Your task:
Among the lines below, restate word for word only those from the line with "assign bus_i.overflow_clr = bus_overflow_clr;" through the line with "export DESIGN_NICKNAME = d", with both end lines kept.

(Extracted records)
= = = = =
[src/rtl/fir_pkg.sv]
// Shared constants and helpers for the decimating output stage of the FIR filter.
package fir_pkg;

  // Raw filter result width (8x8 product plus one growth bit) and output width.
  localparam int IN_WIDTH_C  = 17;
  localparam int OUT_WIDTH_C = 8;

  // Largest value representable in an unsigned field of the given width.
  function automatic int sat_limit(input int width);
    return (1 << width) - 1;
  endfunction

endpackage

[src/rtl/fir_decimator_if.sv]
// Sample input, output handshake and status bundle of the decimator.
interface fir_decimator_if
  import fir_pkg::*;
#(
  parameter int IN_WIDTH   = IN_WIDTH_C,
  parameter int OUT_WIDTH  = OUT_WIDTH_C,
  parameter int FIFO_DEPTH = 4
);

  localparam int CNT_W = $clog2(FIFO_DEPTH) + 1;

  logic [IN_WIDTH-1:0]  Data_In;
  logic                 sample_en;
  logic [OUT_WIDTH-1:0] out_data;
  logic                 out_valid;
  logic                 out_ready;
  logic                 overflow;
  logic                 overflow_clr;
  logic [CNT_W-1:0]     fifo_count;

  // Producer/consumer side: drives samples and the read/clear strobes.
  modport master (
    output Data_In, sample_en, out_ready, overflow_clr,
    input  out_data, out_valid, overflow, fifo_count
  );

  // Decimator side.
  modport slave (
    input  Data_In, sample_en, out_ready, overflow_clr,
    output out_data, out_valid, overflow, fifo_count
  );

endinterface

[src/rtl/fir_decimator_fifo.sv]
// Small power-of-two output buffer. A push into a full buffer is only taken
// when a pop happens on the same edge; the head reads as zero when empty.
module sample_fifo #(
  parameter int WIDTH = 8,
  parameter int DEPTH = 4
) (
  input  logic                     clock,
  input  logic                     reset,
  input  logic                     push,
  input  logic                     pop,
  input  logic [WIDTH-1:0]         wdata,
  output logic [WIDTH-1:0]         rdata,
  output logic                     full,
  output logic                     empty,
  output logic [$clog2(DEPTH):0]   count
);

  localparam int AW = $clog2(DEPTH);

  logic [WIDTH-1:0] r_mem [DEPTH];
  logic [AW-1:0]    r_wr_ptr;
  logic [AW-1:0]    r_rd_ptr;
  logic [AW:0]      r_count;
  logic             w_do_pop;
  logic             w_do_push;

  assign empty     = (r_count == '0);
  assign full      = (r_count == (AW+1)'(DEPTH));
  assign w_do_pop  = pop && !empty;
  assign w_do_push = push && (!full || w_do_pop);
  assign count     = r_count;
  assign rdata     = empty ? '0 : r_mem[r_rd_ptr];

  // Pointers wrap naturally at DEPTH; occupancy tracks net push/pop.
  always_ff @(posedge clock or posedge reset) begin
    if (reset) begin
      r_wr_ptr <= '0;
      r_rd_ptr <= '0;
      r_count  <= '0;
    end else begin
      if (w_do_push) r_wr_ptr <= r_wr_ptr + AW'(1);
      if (w_do_pop)  r_rd_ptr <= r_rd_ptr + AW'(1);
      r_count <= r_count + (AW+1)'(w_do_push) - (AW+1)'(w_do_pop);
    end
  end

  // Storage array; contents are qualified by the pointers so need no reset.
  always_ff @(posedge clock) begin
    if (w_do_push) r_mem[r_wr_ptr] <= wdata;
  end

endmodule

[src/rtl/fir_decimator.sv]
// Keeps one of every DECIM filter results, rounds and scales it down to
// OUT_WIDTH bits with saturation, and queues it for a ready/valid consumer.
module fir_decimator
  import fir_pkg::*;
#(
  parameter int IN_WIDTH   = IN_WIDTH_C,
  parameter int OUT_WIDTH  = OUT_WIDTH_C,
  parameter int DECIM      = 4,
  parameter int SHIFT      = 9,
  parameter int FIFO_DEPTH = 4
) (
  input logic            clock,
  input logic            reset,
  fir_decimator_if.slave bus
);

  localparam int PH_W  = (DECIM > 1) ? $clog2(DECIM) : 1;
  localparam int CNT_W = $clog2(FIFO_DEPTH) + 1;
  localparam logic [IN_WIDTH:0] ROUND_C = (IN_WIDTH+1)'(1) << (SHIFT - 1);
  localparam logic [IN_WIDTH:0] SAT_C   = (IN_WIDTH+1)'(sat_limit(OUT_WIDTH));
  localparam logic [PH_W-1:0]   PH_LAST = PH_W'(DECIM - 1);

  // Round half up, computed one bit wider than the input so the bias never wraps.
  function automatic logic [IN_WIDTH:0] round_shift(input logic [IN_WIDTH-1:0] x);
    logic [IN_WIDTH:0] sum;
    sum = {1'b0, x} + ROUND_C;
    return sum >> SHIFT;
  endfunction

  // Clamp to the largest OUT_WIDTH-bit code.
  function automatic logic [OUT_WIDTH-1:0] saturate(input logic [IN_WIDTH:0] v);
    return (v > SAT_C) ? {OUT_WIDTH{1'b1}} : OUT_WIDTH'(v);
  endfunction

  logic [PH_W-1:0]      r_phase;
  logic                 w_accept_p0;
  logic [OUT_WIDTH-1:0] w_data_p0;
  logic                 r_vld_p1;
  logic [OUT_WIDTH-1:0] r_data_p1;
  logic                 r_overflow;
  logic                 w_pop;
  logic                 w_full;
  logic                 w_empty;
  logic                 w_drop;
  logic [OUT_WIDTH-1:0] w_head;
  logic [CNT_W-1:0]     w_count;

  // p0: decimation select and scaling
  assign w_accept_p0 = bus.sample_en && (r_phase == '0);
  assign w_data_p0   = saturate(round_shift(bus.Data_In));

  // Phase advances on every input sample, kept or not.
  always_ff @(posedge clock or posedge reset) begin
    if (reset) begin
      r_phase <= '0;
    end else if (bus.sample_en) begin
      r_phase <= (r_phase == PH_LAST) ? '0 : r_phase + PH_W'(1);
    end
  end

  // p1: scaled sample register feeding the buffer on the following edge.
  always_ff @(posedge clock or posedge reset) begin
    if (reset) begin
      r_vld_p1  <= 1'b0;
      r_data_p1 <= '0;
    end else begin
      r_vld_p1 <= w_accept_p0;
      if (w_accept_p0) r_data_p1 <= w_data_p0;
    end
  end

  // p2: output buffer
  assign w_pop  = !w_empty && bus.out_ready;
  assign w_drop = r_vld_p1 && w_full && !w_pop;

  sample_fifo #(
    .WIDTH (OUT_WIDTH),
    .DEPTH (FIFO_DEPTH)
  ) u_fifo (
    .clock (clock),
    .reset (reset),
    .push  (r_vld_p1),
    .pop   (w_pop),
    .wdata (r_data_p1),
    .rdata (w_head),
    .full  (w_full),
    .empty (w_empty),
    .count (w_count)
  );

  // Sticky drop flag; a new drop wins over a same-cycle clear.
  always_ff @(posedge clock or posedge reset) begin
    if (reset) begin
      r_overflow <= 1'b0;
    end else if (w_drop) begin
      r_overflow <= 1'b1;
    end else if (bus.overflow_clr) begin
      r_overflow <= 1'b0;
    end
  end

  assign bus.out_data   = w_head;
  assign bus.out_valid  = !w_empty;
  assign bus.overflow   = r_overflow;
  assign bus.fifo_count = w_count;

endmodule
[src/flat_wrapper.sv]
// flat-port wrapper written by rule: the top's interface ports become plain ports
module fir_decimator_flat import fir_pkg::*;
#(
  parameter int IN_WIDTH   = IN_WIDTH_C,
  parameter int OUT_WIDTH  = OUT_WIDTH_C,
  parameter int DECIM      = 4,
  parameter int SHIFT      = 9,
  parameter int FIFO_DEPTH = 4
)
  (clock, reset, bus_Data_In, bus_sample_en, bus_out_ready, bus_overflow_clr, bus_out_data, bus_out_valid, bus_overflow, bus_fifo_count);
  fir_decimator_if #(.IN_WIDTH(IN_WIDTH), .OUT_WIDTH(OUT_WIDTH), .FIFO_DEPTH(FIFO_DEPTH)) bus_i ();
  input logic clock;
  input logic reset;
  input wire logic [$bits(bus_i.Data_In)-1:0] bus_Data_In;
  input wire logic [$bits(bus_i.sample_en)-1:0] bus_sample_en;
  input wire logic [$bits(bus_i.out_ready)-1:0] bus_out_ready;
  input wire logic [$bits(bus_i.overflow_clr)-1:0] bus_overflow_clr;
  output wire logic [$bits(bus_i.out_data)-1:0] bus_out_data;
  output wire logic [$bits(bus_i.out_valid)-1:0] bus_out_valid;
  output wire logic [$bits(bus_i.overflow)-1:0] bus_overflow;
  output wire logic [$bits(bus_i.fifo_count)-1:0] bus_fifo_count;
  assign bus_i.Data_In = bus_Data_In;
  assign bus_i.sample_en = bus_sample_en;
  assign bus_i.out_ready = bus_out_ready;
  assign bus_i.overflow_clr = bus_overflow_clr;
  assign bus_out_data = bus_i.out_data;
  assign bus_out_valid = bus_i.out_valid;
  assign bus_overflow = bus_i.overflow;
  assign bus_fifo_count = bus_i.fifo_count;
  fir_decimator #(.IN_WIDTH(IN_WIDTH), .OUT_WIDTH(OUT_WIDTH), .DECIM(DECIM), .SHIFT(SHIFT), .FIFO_DEPTH(FIFO_DEPTH)) u_core (.clock(clock), .reset(reset), .bus(bus_i));
endmodule
[config.mk]
export PLATFORM = sky130hd
export DESIGN_NAME = fir_decimator_flat
export DESIGN_NICKNAME = d
export VERILOG_FILES = /design/src/rtl/fir_pkg.sv /design/src/rtl/fir_decimator_if.sv /design/src/rtl/fir_decimator_fifo.sv /design/src/rtl/fir_decimator.sv /design/src/flat_wrapper.sv
export SDC_FILE = /design/constraint.sdc
export NUM_CORES = 1
export LEC_CHECK = 0
export ABC_AREA = 1
export ABC_CLOCK_PERIOD_IN_PS = 2600
export CAP_MARGIN = 20
export CORE_MARGIN = 4
export CORE_UTILIZATION = 40
export CTS_BUF_LIST = sky130_fd_sc_hd__clkbuf_8
export DETAILED_ROUTE_END_ITERATION = 8
export SYNTH_ARGS = -nofsm -noshare
export SYNTH_HDL_FRONTEND = slang
export SYNTH_HIERARCHICAL = 1
export SYNTH_SLANG_ARGS = --single-unit
[constraint.sdc]
create_clock -name clock -period 2.6 [get_ports clock]
set_input_delay 0.26 -clock clock [delete_from_list [all_inputs] [get_ports clock]]
set_output_delay 0.26 -clock clock [all_outputs]
set_load 0.01 [all_outputs]
# Word-level counts from Yosys, hierarchy flattened
# Memory sizes are Yosys's and may differ from the RTL's.
# Index checks and enable logic that the tools add are counted.
# totals
mem_count	1
mem_bits_rw	32
reg_bits	19
output_inout_bits	13
# mem_list
memory	words	width	read_ports	rd_ports_with_merged_regs	write_ports	line	text
u_core.u_fifo.r_mem	4	8	1	0	1	fir_decimator_fifo.sv:20	logic [WIDTH-1:0] r_mem [DEPTH];
# op_classes
n_eq_ne	2
muxes	7
n_lt_le_gt_ge	1
n_reduce_logical	13
addsub	6
# op_table
op	n
$add 17x9->18 const B	1
$mux 8	2
$gt 9x8->1 const B	1
$add 2x1->2 const B	3
$logic_and 1x1->1	6
$mux 1	4
$add 3x1->3	1
$eq 3x3->1 const B	1
$logic_not 1->1	3
$logic_not 3->1	1
$sub 3x1->3	1
$eq 2x2->1 const B	1
$logic_not 2->1	1
$mux 2	1
$reduce_bool 2->1	1
$logic_or 1x1->1	1

# Depth between registers and ports, before layout
# logic_depth
depth_word	8
mapped_depth	10
depth_no_buf	10

# By module
# Netlist, hierarchy kept.
# by_module_without_submodules
mod	instances	seq_area_each_um2	area_per_inst_um2	cells_each
sample_fifo	1	1136.1	1818.0	180
fir_decimator	1	300.3	733.2	102

# Worst setup path after synthesis
# OpenSTA, ideal clock, no wires.
# synth_path
path_type	reg-to-reg
from	register u_core.u_fifo.r_count[2], in the netlist u_core/u_fifo/count[2]
to	register u_core.u_fifo.r_count[2], in the netlist u_core/u_fifo/count[2]
setup_ns	0.122
path_slack_ns	0.638
required_ns	2.478
path_buffers	0
period_less_slack_ns	1.962
path_stages_with_launch	11
arrival_time_ns	1.839
cell_sequence	dfrtp_1 inv_1 nand2_1 inv_2 nor2_1 nand2_1 nand3_1 nand2_1 ha_1 fa_1 xnor2_1
# synth_between
elab_chain_cells	8
word_cells_on_any_way	10
# synth_lines
element	line	text
start, declared	fir_decimator_fifo.sv:23	logic [AW:0] r_count;
start signal, assigned	fir_decimator_fifo.sv:43	r_count <= r_count + (AW+1)'(w_do_push) - (AW+1)'(w_do_pop);
$logic_not 3->1 (*)	fir_decimator_fifo.sv:27	assign empty = (r_count == '0);
named net u_core.w_empty	fir_decimator.sv:43	logic w_empty;
$logic_not 1->1 (*)	fir_decimator.sv:73	assign w_pop = !w_empty && bus.out_ready;
$logic_and 1x1->1 (*)	fir_decimator.sv:73	
named net u_core.w_pop	fir_decimator.sv:41	logic w_pop;
$logic_and 1x1->1 (*)	fir_decimator_fifo.sv:29	assign w_do_pop = pop && !empty;
$logic_or 1x1->1	fir_decimator_fifo.sv:30	assign w_do_push = push && (!full || w_do_pop);
$logic_and 1x1->1	fir_decimator_fifo.sv:30	
$add 3x1->3	fir_decimator_fifo.sv:43	
$sub 3x1->3 (*)	fir_decimator_fifo.sv:43	
# Mark *: on every way through the listed nets, which the timed path passes. The rest lies on a longest branch.
# A chain may end at the register's enable or synchronous reset.

# Worst setup path after layout
# layout_path
from	register u_core.u_fifo.r_rd_ptr[0]
to	output bus_out_data[2]
# layout_between
elab_chain_cells	2
# layout_lines
element	line	text
start, declared	fir_decimator_fifo.sv:22	logic [AW-1:0] r_rd_ptr;
start signal, assigned	fir_decimator_fifo.sv:42	if (w_do_pop) r_rd_ptr <= r_rd_ptr + AW'(1);
$mem_v2 4x8	-	
$mux 8	fir_decimator_fifo.sv:32	assign rdata = empty ? '0 : r_mem[r_rd_ptr];
end, declared	flat_wrapper.sv:18	output wire logic [$bits(bus_i.out_data)-1:0] bus_out_data;
# Every way passes these cells.

==> flow_summary.yaml <==
outcome:
  status: "complete, no violations"
worst_setup_path:
  rrSetupSlack_ns: 0.35
  cp-end-kind: "output pin"
  critPathRequiredTime_ns: 2.34
  crit_type: "reg -> out"
  cp-start-kind: "flip-flop"
  worst-path-max-fanout: 10
  cp.arrival_ns: 1.99
timing:
  min_period_over_period: 0.867
  slew_headroom: 0.698
  tightest_slew_ns: 0.453
  fin_crit_ns: 2.25
  setup_slack_ns: 0.345
  finalSetupViolCount: 0
  fmax_mhz: 444
  slew_viol_final: 0
  rsz0062_at_grt: "no"
  finalHoldViolCount: 0
  finClkSkew_ns: 0.00655
  fin_tns_setup_ns: 0
cts:
  clk_latency_ns: 0.30
  cts_root_buf: "clkbuf_8"
  cts_resized: 0
  clk_pin_slew_worst_paths_ns: 0.09
  post_cts_buffers: 0
  htree_levels: 2
  tritoncts: "done"
  cts_made_buffers: 5
  clkSinkCount: 51
  ctsLongestPathBuffers: 2
  hold_buffers: 0
routing:
  via_per_inst: 4.43
  first_iter_violations: 63
  drtAntennaViolNets: 0
  first_pass_iters: 4
  drc: 0
  vias: 1738
  wl_per_cell_um: 11.1
  routed_wl_mm: 4.35
place:
  dp_cells: 384
  io_buffers: 26
  gp_congestion: 0.812
  placed_cell_area_um2: 2910
  pre_cts_ws_ns: 0.417
  dp_hpwl_mm: 3.21
global_routing:
  grt_pass1_vias: 1594
  grt.met2_usage: 0.218
  top_usage_layer: "met2"
  grt_max_degree: 18
  grt_pass1_wl_mm: 7.34
  track_usage: 0.125
  gr-total-overflow: 0
  antenna_found_initial: 0
  grt.met1_usage: 0.158
  gr-usage-met3: 0.0226
power:
  power_density_nw_per_um2: 990
  pwr-share-seq: 0.448
  p_int_mw: 1.88
  swShare: 0.364
  switchingPower_mw: 1.08
  pwr-share-clk: 0.143
  p_leak_nw: 1.39
  comb_power_share: 0.409
  ir_drop_mv: 0.545
job:
  drv_cap: 0
floorplanning:
  die_area_um2: 7720
  die_h_um: 87.9
  io_pins: 35
  start_util: 0.421
  chipWidth_um: 87.9
  core_um2: 6060
  num_rows: 28
finish:
  layout-drive-gt1-share: 0.0883
  utilization: 0.493
  n_antenna_cell: 0
  fin_area_um2: 2990
  finalNonFillerCells: 392
  syn_to_final_growth_pct: 17.2
  layout.nets: 347
yosys:
  seq_area_frac_synth: 0.563
  yosysTopAreaCell: "edfxtp_1"
  ys_top_cells_by_area: "edfxtp_1 (38%), dfrtp_1 (19%), nand2_1 (11%), inv_1 (8.4%), nand3_1 (4.9%)"
  synth.distinct_cells: 24
  syn_inst: 282
  synthArstFlopShare: 0.373
  synth_top_area_share: 0.377
  synth_edf_count: 32
  synthFlopType: "edfxtp_1"
  ys_seq_elements: 51
  syn_nets: 313
  ys_warn_count: 6
  postSynthAreaPerCell_um2: 9.05
  synth.cell_area_um2: 2550
hold_path:
  hp-class: "in -> async"
## critical path, cell delays in order (launching register included)
cell	delay [ns]
dfrtp_1	0.55
buf_4	0.26
nand2_1	0.07
nand3_1	0.07
a21oi_1	0.20
clkdlybuf4s50_1	0.56
## sequential cells by signal, indices dropped and copies added (netlist names)
name                    count
u_core/u_fifo/count         3
u_core/u_fifo/r_mem        32
u_core/r_phase              2
u_core/u_fifo/r_rd_ptr      2
u_core/u_fifo/r_wr_ptr      2
u_core/bus.overflow         1
u_core/r_vld_p1             1
u_core/r_data_p1            8
## cells by family (layout without fill, tap and decap cells)
logic type / count (synthesis) / after routing / synth area share
XOR/XNOR: 4 / 4 / 0.0137
flip-flops: 51 / 51 / 0.563
AND/OR/NAND/NOR: 139 / 139 / 0.238
AO/OA/AOI/OAI: 14 / 14 / 0.0299
adder cells (fa/ha/maj): 9 / 9 / 0.0471
buffers and inverters: 65 / 100 / 0.108
## path summary, 6_finish.rpt
check | to | cells after the start | startpoint
worst max-delay path | bus_out_data[2] | 5 | u_core/u_fifo/r_rd_ptr[0]
min in group clock | u_core/u_fifo/r_mem[2][5] | 0 | u_core/r_data_p1[5]
worst min-delay path | u_core/u_fifo/r_wr_ptr[0] | 2 | reset
worst min register to register | u_core/u_fifo/r_mem[2][5] | 0 | u_core/r_data_p1[5]
worst max register to register | u_core/u_fifo/count[2] | 10 | u_core/u_fifo/count[1]
max in group asynchronous | u_core/r_data_p1[4] | 2 | reset
## through the flow
step | total power [mW] | hold WS (ns)
floorplan | 2.08 | 0.0634
global placement | 2.55 | 0.499
detailed placement | 2.57 | 0.500
CTS | 3.00 | 0.235
global route | 3.21 | 0.267
finish | 2.96 | 0.228
## synth_stat cells, types with 3 or more instances
cell type / n
a21oi_1: 7
buf_4: 3
dfrtp_1: 19
edfxtp_1: 32
ha_1: 8
inv_1: 57
nand2_1: 74
nand2_2: 6
nand3_1: 25
nand3_2: 3
nor2_1: 27
o21ai_0: 4
xnor2_1: 3
## final cells by class
| class | instances | area [um2] |
|---|---|---|
| clock buffers | 5 | 68.8 |
| clock inverters | 3 | 16.3 |
| fillers | 582 | 3070 |
| inverters | 60 | 230 |
| multi-input cells | 166 | 840 |
| flip-flops and latches | 51 | 1440 |
| well taps | 75 | 93.8 |
| repair buffers | 32 | 305 |
## cells in the final DEF (no fill, tap or decap)
master / n
nand3_1: 25
clkbuf_8: 5
inv_2: 2
o22ai_1: 1
xor2_1: 1
inv_6: 1
nand3_2: 3
nand2_2: 6
a31oi_1: 1
clkdlybuf4s50_1: 26
clkinv_1: 1
dfrtp_1: 19
nand2_1: 74
nor2_2: 1
nor2_4: 2
nor2_1: 27
buf_4: 6
a21oi_2: 1
ha_1: 8
inv_1: 58
fa_1: 1
o21ai_0: 4
a21oi_1: 7
clkinv_4: 1
xnor2_1: 3
nand3b_1: 1
edfxtp_1: 32
## routing by layer
metal,share of wire,vias up
li1,-,938
met1,0.47,768
met2,0.48,26
met3,0.033,6
met4,0.016,0
met5,0,-
## power by group through the flow
stage	Clock (mW)	Combinational, mW	Sequential, mW
floorplan	0	0.801	1.28
global placement	0	1.21	1.34
detailed placement	0	1.23	1.35
CTS	0.440	1.24	1.33
global route	0.474	1.37	1.36
finish	0.422	1.21	1.33
Power figures use the tool's default switching activity.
= = = = =
Solution to this problem:
  assign bus_i.overflow_clr = bus_overflow_clr;
  assign bus_out_data = bus_i.out_data;
  assign bus_out_valid = bus_i.out_valid;
  assign bus_overflow = bus_i.overflow;
  assign bus_fifo_count = bus_i.fifo_count;
  fir_decimator #(.IN_WIDTH(IN_WIDTH), .OUT_WIDTH(OUT_WIDTH), .DECIM(DECIM), .SHIFT(SHIFT), .FIFO_DEPTH(FIFO_DEPTH)) u_core (.clock(clock), .reset(reset), .bus(bus_i));
endmodule
[config.mk]
export PLATFORM = sky130hd
export DESIGN_NAME = fir_decimator_flat
export DESIGN_NICKNAME = d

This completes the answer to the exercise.